Zweitens: Wo und wann hat man schon streng nach den Idealen gelebt? Im zwanzigsten Jahrhundert werden die Ideale der Gerechtigkeit, Humanität, Moral, Freiheit verletzt – warum soll ausgerechnet das Schönheitsideal eine Ausnahme bilden?

Und drittens: Wer denkt die Schönheitsideale aus? Früher waren es die schwindsüchtigen, verhungerten Poeten, die eine Frau nur durch das Fensterchen im Souterrain gesehen haben. Jetzt machen es dicke, kleine, kahlköpfige Filmproduzenten bei einem üppigen Diner in einem teuren Restaurant. Ich verstehe nicht, warum wir die Opfer fremder Komplexe sein sollen.

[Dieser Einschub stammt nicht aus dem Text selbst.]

## flow/run.sh

```bash
#!/bin/bash
# OpenROAD 26Q1-2900-gdf79404cd8, Yosys 0.63+post, stock flow scripts
make -C /OpenROAD-flow-scripts/flow DESIGN_CONFIG=/design/flow/config.mk WORK_HOME=/design/flow/orfs finish
```

## flow/config.mk

```make
export PLATFORM = sky130hd
export DESIGN_NAME = Gun
export DESIGN_NICKNAME = Gun
export VERILOG_FILES = /design/flow/design.v
export SDC_FILE = /design/flow/constraint.sdc
export NUM_CORES = 4
export LEC_CHECK = 1
export CORE_AREA = 10 10 73 73
export DIE_AREA = 0 0 83 83
```

## flow/constraint.sdc

```tcl
current_design Gun

set clk_period 4.4
set clk_io_pct 0.2

create_clock -name clk0 -period $clk_period [get_ports {clk}]

set non_clock_inputs [all_inputs -no_clocks]
set_input_delay [expr $clk_period * $clk_io_pct] -clock clk0 $non_clock_inputs
set_output_delay [expr $clk_period * $clk_io_pct] -clock clk0 [all_outputs]
```
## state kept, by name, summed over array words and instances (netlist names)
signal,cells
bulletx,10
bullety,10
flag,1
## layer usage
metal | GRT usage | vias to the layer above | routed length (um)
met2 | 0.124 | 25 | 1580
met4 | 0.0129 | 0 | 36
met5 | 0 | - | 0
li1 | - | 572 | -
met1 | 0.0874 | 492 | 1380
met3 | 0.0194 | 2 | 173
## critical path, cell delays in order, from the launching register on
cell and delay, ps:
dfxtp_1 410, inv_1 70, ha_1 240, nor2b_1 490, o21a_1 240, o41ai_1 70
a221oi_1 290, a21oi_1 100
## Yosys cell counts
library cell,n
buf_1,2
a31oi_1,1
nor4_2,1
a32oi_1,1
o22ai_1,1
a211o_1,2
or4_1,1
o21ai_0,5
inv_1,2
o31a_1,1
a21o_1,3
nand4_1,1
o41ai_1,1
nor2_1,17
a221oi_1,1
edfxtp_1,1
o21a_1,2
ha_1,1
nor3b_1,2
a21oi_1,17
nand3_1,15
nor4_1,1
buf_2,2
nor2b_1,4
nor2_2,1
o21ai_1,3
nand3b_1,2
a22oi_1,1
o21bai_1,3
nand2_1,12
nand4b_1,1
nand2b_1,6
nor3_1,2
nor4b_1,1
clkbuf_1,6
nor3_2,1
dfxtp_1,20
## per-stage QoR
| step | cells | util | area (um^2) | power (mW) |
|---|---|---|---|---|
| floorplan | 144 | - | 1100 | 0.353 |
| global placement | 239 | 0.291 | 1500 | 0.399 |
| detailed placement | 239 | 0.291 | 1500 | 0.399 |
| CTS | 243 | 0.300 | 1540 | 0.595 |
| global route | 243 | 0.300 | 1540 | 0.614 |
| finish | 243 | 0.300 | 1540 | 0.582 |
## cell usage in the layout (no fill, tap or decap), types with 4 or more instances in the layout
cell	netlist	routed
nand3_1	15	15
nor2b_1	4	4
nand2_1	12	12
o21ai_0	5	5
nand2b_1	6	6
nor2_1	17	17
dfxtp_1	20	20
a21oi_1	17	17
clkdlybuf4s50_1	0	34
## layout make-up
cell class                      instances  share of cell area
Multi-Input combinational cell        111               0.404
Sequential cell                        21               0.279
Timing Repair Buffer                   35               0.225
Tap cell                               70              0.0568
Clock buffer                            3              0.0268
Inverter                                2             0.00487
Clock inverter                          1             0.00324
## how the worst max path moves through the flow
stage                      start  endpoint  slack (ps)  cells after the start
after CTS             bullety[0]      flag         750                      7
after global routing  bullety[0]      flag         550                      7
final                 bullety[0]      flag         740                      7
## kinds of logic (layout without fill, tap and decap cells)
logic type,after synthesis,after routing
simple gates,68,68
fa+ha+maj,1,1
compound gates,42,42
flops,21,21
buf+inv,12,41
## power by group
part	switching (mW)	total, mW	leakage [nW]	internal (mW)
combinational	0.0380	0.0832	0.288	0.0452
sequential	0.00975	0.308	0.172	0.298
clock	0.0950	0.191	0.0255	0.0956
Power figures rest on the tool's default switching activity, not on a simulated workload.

Ärzte haben wissenschaftlich bewiesen, daß Fettleibigkeit nicht gesund ist. Mit Polizisten und Ärzten soll man nicht diskutieren, und ich habe auch nicht genug wissenschaftliches Material zur Verfügung, um ihre Behauptungen in Zweifel zu ziehen, Ich kann mich nur auf ein altes polnische; Sprichwort stützen: "Ehe der Dicke abmagert verhungert der Dünne."

Es gibt im Leben Viele Dinge, die nicht gesund sind, und doch verzichten wir nicht auf sie. Es ist viel gesunder, zu Fuß zu gehen, als in Autos zu fahren; es ist nicht gesund, in einer Fabrik zu arbeiten, und es ist nicht gesund, in einem Büro zu arbeiten; es ist nicht gesund, lange in der Nacht Bücher zu lesen und bis in den Morgen hinein in der Bar zu tanzen; Kino und Fernsehen schaden den Augen, das Leben in der Stadt schadet den Nerven. Das Leben an sich ist überhaupt nicht gesund, weil es garantiert zum Tode führt.

Das gesundeste Leben führten zweifellos unsere urzeitlichen Ahnen. Sie waren immer in der freien Natur, atmeten eine Luft, die nicht vor Ruß und Auspuffgasen vergiftet war, sie liefen mindestens zwölf Stunden am Tag zu Fuß und ernährten sich von kalorienarmen Wurzeln und Würmern. Und trotzdem starben sie jung.